**Saved data entries:**

·····

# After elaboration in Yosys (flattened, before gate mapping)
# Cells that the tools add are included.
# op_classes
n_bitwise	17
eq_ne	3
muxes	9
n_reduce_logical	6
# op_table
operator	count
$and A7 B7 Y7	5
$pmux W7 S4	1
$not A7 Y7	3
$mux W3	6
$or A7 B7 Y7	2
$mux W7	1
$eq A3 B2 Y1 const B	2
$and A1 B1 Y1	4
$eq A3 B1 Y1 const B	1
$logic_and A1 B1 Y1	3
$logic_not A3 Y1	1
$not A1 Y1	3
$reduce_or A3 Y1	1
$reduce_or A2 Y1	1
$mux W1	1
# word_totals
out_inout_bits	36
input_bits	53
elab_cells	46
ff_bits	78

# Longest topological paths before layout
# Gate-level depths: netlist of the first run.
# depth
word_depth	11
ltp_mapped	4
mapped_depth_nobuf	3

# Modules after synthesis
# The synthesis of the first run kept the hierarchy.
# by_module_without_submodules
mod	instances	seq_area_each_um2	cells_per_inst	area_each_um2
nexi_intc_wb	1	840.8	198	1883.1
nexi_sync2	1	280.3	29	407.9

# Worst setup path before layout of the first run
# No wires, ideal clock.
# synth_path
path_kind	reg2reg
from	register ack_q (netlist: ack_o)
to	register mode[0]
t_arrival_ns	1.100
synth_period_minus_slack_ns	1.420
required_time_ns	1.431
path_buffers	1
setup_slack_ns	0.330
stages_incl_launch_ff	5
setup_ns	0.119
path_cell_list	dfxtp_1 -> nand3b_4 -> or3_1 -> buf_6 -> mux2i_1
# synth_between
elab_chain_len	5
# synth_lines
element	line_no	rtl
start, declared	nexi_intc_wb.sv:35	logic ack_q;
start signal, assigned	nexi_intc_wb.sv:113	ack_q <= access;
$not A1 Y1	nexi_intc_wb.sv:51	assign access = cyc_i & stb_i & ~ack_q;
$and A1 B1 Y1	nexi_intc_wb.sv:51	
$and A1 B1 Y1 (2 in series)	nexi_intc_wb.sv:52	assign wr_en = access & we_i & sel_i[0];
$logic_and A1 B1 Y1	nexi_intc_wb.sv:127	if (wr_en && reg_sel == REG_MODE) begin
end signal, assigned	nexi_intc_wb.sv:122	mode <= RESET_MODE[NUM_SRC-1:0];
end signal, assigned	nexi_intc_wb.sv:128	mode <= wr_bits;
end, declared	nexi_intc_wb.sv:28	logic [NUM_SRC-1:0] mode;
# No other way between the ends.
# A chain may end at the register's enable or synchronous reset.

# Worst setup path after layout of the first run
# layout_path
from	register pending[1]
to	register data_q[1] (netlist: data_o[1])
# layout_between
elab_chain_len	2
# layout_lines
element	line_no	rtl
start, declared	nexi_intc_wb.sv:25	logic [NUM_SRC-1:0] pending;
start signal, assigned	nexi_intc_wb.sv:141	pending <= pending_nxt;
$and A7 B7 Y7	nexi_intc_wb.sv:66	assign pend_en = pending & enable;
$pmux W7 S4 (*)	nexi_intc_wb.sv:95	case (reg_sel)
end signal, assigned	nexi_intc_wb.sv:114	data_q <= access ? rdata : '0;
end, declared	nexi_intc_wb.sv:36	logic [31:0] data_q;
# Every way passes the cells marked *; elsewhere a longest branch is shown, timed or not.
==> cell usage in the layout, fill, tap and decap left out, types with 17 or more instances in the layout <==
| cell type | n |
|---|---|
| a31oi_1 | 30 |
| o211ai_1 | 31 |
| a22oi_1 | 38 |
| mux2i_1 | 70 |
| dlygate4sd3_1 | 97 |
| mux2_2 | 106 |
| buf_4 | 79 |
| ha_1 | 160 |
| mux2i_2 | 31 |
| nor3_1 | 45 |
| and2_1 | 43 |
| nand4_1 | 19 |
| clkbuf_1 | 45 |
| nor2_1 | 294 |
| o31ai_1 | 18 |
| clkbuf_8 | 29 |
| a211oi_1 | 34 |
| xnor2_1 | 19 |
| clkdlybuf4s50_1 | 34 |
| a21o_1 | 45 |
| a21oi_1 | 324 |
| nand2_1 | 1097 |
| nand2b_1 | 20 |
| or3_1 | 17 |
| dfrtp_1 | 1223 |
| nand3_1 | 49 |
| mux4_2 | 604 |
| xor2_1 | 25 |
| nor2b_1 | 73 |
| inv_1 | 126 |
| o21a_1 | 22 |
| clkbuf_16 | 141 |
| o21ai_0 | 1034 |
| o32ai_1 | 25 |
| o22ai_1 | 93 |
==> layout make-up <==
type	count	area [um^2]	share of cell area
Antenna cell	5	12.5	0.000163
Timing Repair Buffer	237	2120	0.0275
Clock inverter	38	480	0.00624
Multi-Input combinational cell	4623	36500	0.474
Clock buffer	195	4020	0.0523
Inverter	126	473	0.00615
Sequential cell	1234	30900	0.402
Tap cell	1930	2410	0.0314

·····

**Work to be completed:** Print out all of the data above word for word.

**Answer section:**
# After elaboration in Yosys (flattened, before gate mapping)
# Cells that the tools add are included.
# op_classes
n_bitwise	17
eq_ne	3
muxes	9
n_reduce_logical	6
# op_table
operator	count
$and A7 B7 Y7	5
$pmux W7 S4	1
$not A7 Y7	3
$mux W3	6
$or A7 B7 Y7	2
$mux W7	1
$eq A3 B2 Y1 const B	2
$and A1 B1 Y1	4
$eq A3 B1 Y1 const B	1
$logic_and A1 B1 Y1	3
$logic_not A3 Y1	1
$not A1 Y1	3
$reduce_or A3 Y1	1
$reduce_or A2 Y1	1
$mux W1	1
# word_totals
out_inout_bits	36
input_bits	53
elab_cells	46
ff_bits	78

# Longest topological paths before layout
# Gate-level depths: netlist of the first run.
# depth
word_depth	11
ltp_mapped	4
mapped_depth_nobuf	3

# Modules after synthesis
# The synthesis of the first run kept the hierarchy.
# by_module_without_submodules
mod	instances	seq_area_each_um2	cells_per_inst	area_each_um2
nexi_intc_wb	1	840.8	198	1883.1
nexi_sync2	1	280.3	29	407.9

# Worst setup path before layout of the first run
# No wires, ideal clock.
# synth_path
path_kind	reg2reg
from	register ack_q (netlist: ack_o)
to	register mode[0]
t_arrival_ns	1.100
synth_period_minus_slack_ns	1.420
required_time_ns	1.431
path_buffers	1
setup_slack_ns	0.330
stages_incl_launch_ff	5
setup_ns	0.119
path_cell_list	dfxtp_1 -> nand3b_4 -> or3_1 -> buf_6 -> mux2i_1
# synth_between
elab_chain_len	5
# synth_lines
element	line_no	rtl
start, declared	nexi_intc_wb.sv:35	logic ack_q;
start signal, assigned	nexi_intc_wb.sv:113	ack_q <= access;
$not A1 Y1	nexi_intc_wb.sv:51	assign access = cyc_i & stb_i & ~ack_q;
$and A1 B1 Y1	nexi_intc_wb.sv:51	
$and A1 B1 Y1 (2 in series)	nexi_intc_wb.sv:52	assign wr_en = access & we_i & sel_i[0];
$logic_and A1 B1 Y1	nexi_intc_wb.sv:127	if (wr_en && reg_sel == REG_MODE) begin
end signal, assigned	nexi_intc_wb.sv:122	mode <= RESET_MODE[NUM_SRC-1:0];
end signal, assigned	nexi_intc_wb.sv:128	mode <= wr_bits;
end, declared	nexi_intc_wb.sv:28	logic [NUM_SRC-1:0] mode;
# No other way between the ends.
# A chain may end at the register's enable or synchronous reset.

# Worst setup path after layout of the first run
# layout_path
from	register pending[1]
to	register data_q[1] (netlist: data_o[1])
# layout_between
elab_chain_len	2
# layout_lines
element	line_no	rtl
start, declared	nexi_intc_wb.sv:25	logic [NUM_SRC-1:0] pending;
start signal, assigned	nexi_intc_wb.sv:141	pending <= pending_nxt;
$and A7 B7 Y7	nexi_intc_wb.sv:66	assign pend_en = pending & enable;
$pmux W7 S4 (*)	nexi_intc_wb.sv:95	case (reg_sel)
end signal, assigned	nexi_intc_wb.sv:114	data_q <= access ? rdata : '0;
end, declared	nexi_intc_wb.sv:36	logic [31:0] data_q;
# Every way passes the cells marked *; elsewhere a longest branch is shown, timed or not.
==> cell usage in the layout, fill, tap and decap left out, types with 17 or more instances in the layout <==
| cell type | n |
|---|---|
| a31oi_1 | 30 |
| o211ai_1 | 31 |
| a22oi_1 | 38 |
| mux2i_1 | 70 |
| dlygate4sd3_1 | 97 |
| mux2_2 | 106 |
| buf_4 | 79 |
| ha_1 | 160 |
| mux2i_2 | 31 |
| nor3_1 | 45 |
| and2_1 | 43 |
| nand4_1 | 19 |
| clkbuf_1 | 45 |
| nor2_1 | 294 |
| o31ai_1 | 18 |
| clkbuf_8 | 29 |
| a211oi_1 | 34 |
| xnor2_1 | 19 |
| clkdlybuf4s50_1 | 34 |
| a21o_1 | 45 |
| a21oi_1 | 324 |
| nand2_1 | 1097 |
| nand2b_1 | 20 |
| or3_1 | 17 |
| dfrtp_1 | 1223 |
| nand3_1 | 49 |
| mux4_2 | 604 |
| xor2_1 | 25 |
| nor2b_1 | 73 |
| inv_1 | 126 |
| o21a_1 | 22 |
| clkbuf_16 | 141 |
| o21ai_0 | 1034 |
| o32ai_1 | 25 |
| o22ai_1 | 93 |
==> layout make-up <==
type	count	area [um^2]	share of cell area
Antenna cell	5	12.5	0.000163
Timing Repair Buffer	237	2120	0.0275
Clock inverter	38	480	0.00624
Multi-Input combinational cell	4623	36500	0.474
Clock buffer	195	4020	0.0523
Inverter	126	473	0.00615
Sequential cell	1234	30900	0.402
Tap cell	1930	2410	0.0314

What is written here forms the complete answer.